## ACTIVITY
Copy exactly the stretch of data below from the line with "sequential | 32 | 2.44" through the line with "gates resized for", including both of those lines.
-------
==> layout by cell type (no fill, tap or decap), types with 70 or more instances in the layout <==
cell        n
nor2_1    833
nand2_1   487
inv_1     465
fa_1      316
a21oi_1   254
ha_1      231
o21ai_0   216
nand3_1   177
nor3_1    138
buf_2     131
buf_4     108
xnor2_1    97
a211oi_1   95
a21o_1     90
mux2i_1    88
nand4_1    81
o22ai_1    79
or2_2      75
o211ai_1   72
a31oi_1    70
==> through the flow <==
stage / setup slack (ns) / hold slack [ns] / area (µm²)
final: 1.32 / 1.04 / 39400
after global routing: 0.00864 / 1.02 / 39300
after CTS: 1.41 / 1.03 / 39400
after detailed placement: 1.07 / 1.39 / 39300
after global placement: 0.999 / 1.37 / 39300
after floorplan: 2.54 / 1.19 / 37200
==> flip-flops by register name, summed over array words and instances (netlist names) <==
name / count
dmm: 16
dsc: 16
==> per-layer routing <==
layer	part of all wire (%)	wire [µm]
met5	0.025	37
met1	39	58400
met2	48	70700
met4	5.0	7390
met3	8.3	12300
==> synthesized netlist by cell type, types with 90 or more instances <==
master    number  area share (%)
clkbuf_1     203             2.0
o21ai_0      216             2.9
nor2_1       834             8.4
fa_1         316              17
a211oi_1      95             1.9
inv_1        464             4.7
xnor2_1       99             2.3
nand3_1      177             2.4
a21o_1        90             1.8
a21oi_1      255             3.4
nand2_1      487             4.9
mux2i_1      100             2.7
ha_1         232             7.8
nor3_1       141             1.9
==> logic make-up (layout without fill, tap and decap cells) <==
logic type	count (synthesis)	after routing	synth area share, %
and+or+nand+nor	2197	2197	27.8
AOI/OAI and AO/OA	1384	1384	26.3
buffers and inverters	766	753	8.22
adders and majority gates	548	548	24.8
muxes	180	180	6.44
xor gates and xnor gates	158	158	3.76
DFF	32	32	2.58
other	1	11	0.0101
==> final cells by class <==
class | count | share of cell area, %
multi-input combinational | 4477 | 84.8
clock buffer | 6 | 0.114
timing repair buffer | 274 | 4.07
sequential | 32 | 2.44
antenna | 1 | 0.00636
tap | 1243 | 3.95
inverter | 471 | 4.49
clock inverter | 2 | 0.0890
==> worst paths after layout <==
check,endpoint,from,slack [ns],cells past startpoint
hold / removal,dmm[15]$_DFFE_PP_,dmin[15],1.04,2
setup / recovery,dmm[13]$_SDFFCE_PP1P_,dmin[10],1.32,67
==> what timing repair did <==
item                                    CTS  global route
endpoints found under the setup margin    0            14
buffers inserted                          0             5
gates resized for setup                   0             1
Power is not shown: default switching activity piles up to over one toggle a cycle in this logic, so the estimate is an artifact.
===== src/rtl/core/pohe_pkg.sv =====
package pohe_pkg;

    localparam int SampleBits  = 16;
    localparam int PhaseBits   = 16;
    localparam int CordicStages = 16;
    localparam int GuardBits   = 8;
    localparam int XyBits      = SampleBits + GuardBits + 3;
    localparam int CountBits   = 21;
    localparam logic [CountBits-1:0] CountLimit = 21'h100000;
    localparam logic [50:0] SqLimit = 51'h4000000000000;
    localparam logic [15:0] AmpReset = 16'd46341;
    localparam logic [31:0] CordicGain = 32'h9B74EDA8;

    localparam logic [1:0] CfgOffset    = 2'd0;
    localparam logic [1:0] CfgThreshold = 2'd1;
    localparam logic [1:0] CfgBitDepth  = 2'd2;

    typedef struct packed {
        logic signed [XyBits-1:0] x;
        logic signed [XyBits-1:0] y;
        logic [31:0]              z;
    } t_vec;

    typedef struct packed {
        t_vec        v;
        logic        valid;
        logic        last;
    } t_cell;

    function automatic logic [31:0] atan_turn(input int i);
        logic [31:0] t;
        case (i)
            0: t = 32'd536870912;  1: t = 32'd316933406;  2: t = 32'd167458907;
            3: t = 32'd85004756;   4: t = 32'd42667331;   5: t = 32'd21354465;
            6: t = 32'd10679838;   7: t = 32'd5340245;    8: t = 32'd2670163;
            9: t = 32'd1335087;    10: t = 32'd667544;    11: t = 32'd333772;
            12: t = 32'd166886;    13: t = 32'd83443;     14: t = 32'd41722;
            15: t = 32'd20861;     16: t = 32'd10430;     17: t = 32'd5215;
            18: t = 32'd2608;      19: t = 32'd1304;      20: t = 32'd652;
            21: t = 32'd326;       22: t = 32'd163;       23: t = 32'd81;
            default: t = 32'd0;
        endcase
        return t;
    endfunction

endpackage


===== src/rtl/core/pohe_cell.sv =====
module pohe_cell
    import pohe_pkg::*;
(
    input  logic       i_clk,
    input  logic       i_rst_n,
    input  logic       i_en,
    input  logic [4:0] i_stage,
    input  t_cell      i_cell,
    output t_cell      o_cell
);

    t_cell r_cell;
    t_cell n_cell;

    always_comb begin
        n_cell = i_cell;
        if (i_cell.v.y >= 0) begin
            n_cell.v.x = i_cell.v.x + (i_cell.v.y >>> i_stage);
            n_cell.v.y = i_cell.v.y - (i_cell.v.x >>> i_stage);
            n_cell.v.z = i_cell.v.z + atan_turn(int'(i_stage));
        end else begin
            n_cell.v.x = i_cell.v.x - (i_cell.v.y >>> i_stage);
            n_cell.v.y = i_cell.v.y + (i_cell.v.x >>> i_stage);
            n_cell.v.z = i_cell.v.z - atan_turn(int'(i_stage));
        end
    end

    always_ff @(posedge i_clk) begin
        if (!i_rst_n) begin
            r_cell.valid <= 1'b0;
        end else if (i_en) begin
            r_cell.valid <= i_cell.valid;
        end
        if (i_en) begin
            r_cell.v    <= n_cell.v;
            r_cell.last <= i_cell.last;
        end
    end

    assign o_cell = r_cell;

endmodule


===== config.mk =====
export PLATFORM = sky130hd
export DESIGN_NAME = pohe_cell
export DESIGN_NICKNAME = d
export VERILOG_FILES = /design/src/rtl/core/pohe_pkg.sv /design/src/rtl/core/pohe_cell.sv
export SDC_FILE = /design/constraint.sdc
export NUM_CORES = 1
export LEC_CHECK = 0
export ABC_CLOCK_PERIOD_IN_PS = 17250
export BUFFER_PORTS_ARGS = -buffer_cell sky130_fd_sc_hd__buf_2
export CAP_MARGIN = 20
export CORE_MARGIN = 10
export CORE_UTILIZATION = 40
export CTS_CLUSTER_SIZE = 40
export DETAILED_ROUTE_END_ITERATION = 16
export HOLD_SLACK_MARGIN = 0.05
export MAX_ROUTING_LAYER = met4
export PLACE_DENSITY_LB_ADDON = 0.2
export SYNTH_ARGS = -nofsm -noshare
export SYNTH_HDL_FRONTEND = slang
export SYNTH_SLANG_ARGS = --single-unit
export TNS_END_PERCENT = 1

===== constraint.sdc =====
create_clock -name i_clk -period 17.25 [get_ports i_clk]
set_clock_uncertainty 0.05 [all_clocks]
set_input_delay 1.725 -clock i_clk [delete_from_list [all_inputs] [get_ports i_clk]]
set_output_delay 1.725 -clock i_clk [all_outputs]
set_load 0.05 [all_outputs]

After elaboration in Yosys (flattened, before gate mapping)
Memory sizes are Yosys's and may differ from the RTL's.
Cells that the tools add are included.

word-level totals
  bits in registers = 88
  output and inout bits = 88
  input port bits = 96
  word-level logic and storage cells = 19
  bits in latches = 0
  memories = 2
  bits in writable memories = 0
  memory bits (read-only) = 1,920

memory list
  memory           depth  bits a word  rd ports  clocked after Yosys merged registers in  write ports  RTL line        RTL
  (no name shown)  32     30           1         0                                        0            pohe_pkg.sv:32  case (i)
  (no name shown)  32     30           1         0                                        0            pohe_pkg.sv:32

operators by class
  eq/ne operators = 0
  reductions and logical operators = 0
  add/subtract/negate cells = 6
  shift-type cells = 2
  div/mod/pow operators = 0
  $mul = 0
  bitwise operators = 0
  $lt $le $gt $ge = 1
  multiplexer cells = 3

operators with widths
  operator                                                                count
  86-bit two-way mux                                                      1
  32-bit two-way mux                                                      2
  27-bit adder                                                            2
  27-bit by 5-bit >>> shifter with 27-bit output                          2
  27-bit subtractor                                                       2
  32-bit adder                                                            1
  32-bit subtractor                                                       1
  27-bit by 1-bit >= comparator with 1-bit output, second input constant  1

Depth between registers and ports, before layout
  depth in word-level cells = 4
  mapped depth = 28
  depth with buffers taken out = 22

Worst setup path before layout
No wires, ideal clock.

  path type = input to register
  start point = input port i_stage[2]
  end point = register r_cell (netlist bit o_cell[87]) (data pin)
  data required time = 16.940 ns
  setup time = 0.260 ns
  path buffers = 5
  arrival time = 7.215 ns
  stages on the path = 25
  setup slack = 9.724 ns
  path through = buf_2 > buf_2 > buf_2 > buf_1 > clkbuf_1 > mux4_2 > mux4_2 > a21oi_1 > ha_1 > inv_1 > nor3_2 > nand3_1 > nand2b_1 > o21ai_1 > xnor2_1 > ha_1 > a2111oi_0 > o21ai_0 > nand2_1 > o21ai_0 > a221o_1 > a41o_1 > o41a_1 > a31oi_1 > xnor2_1

RTL lines
  item                RTL line         RTL
  start: declaration  pohe_cell.sv:7   input logic [4:0] i_stage,
  end: declaration    pohe_cell.sv:12  t_cell r_cell;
-------
## RESULT OF THIS TASK
sequential | 32 | 2.44
antenna | 1 | 0.00636
tap | 1243 | 3.95
inverter | 471 | 4.49
clock inverter | 2 | 0.0890
==> worst paths after layout <==
check,endpoint,from,slack [ns],cells past startpoint
hold / removal,dmm[15]$_DFFE_PP_,dmin[15],1.04,2
setup / recovery,dmm[13]$_SDFFCE_PP1P_,dmin[10],1.32,67
==> what timing repair did <==
item                                    CTS  global route
endpoints found under the setup margin    0            14
buffers inserted                          0             5
gates resized for setup                   0             1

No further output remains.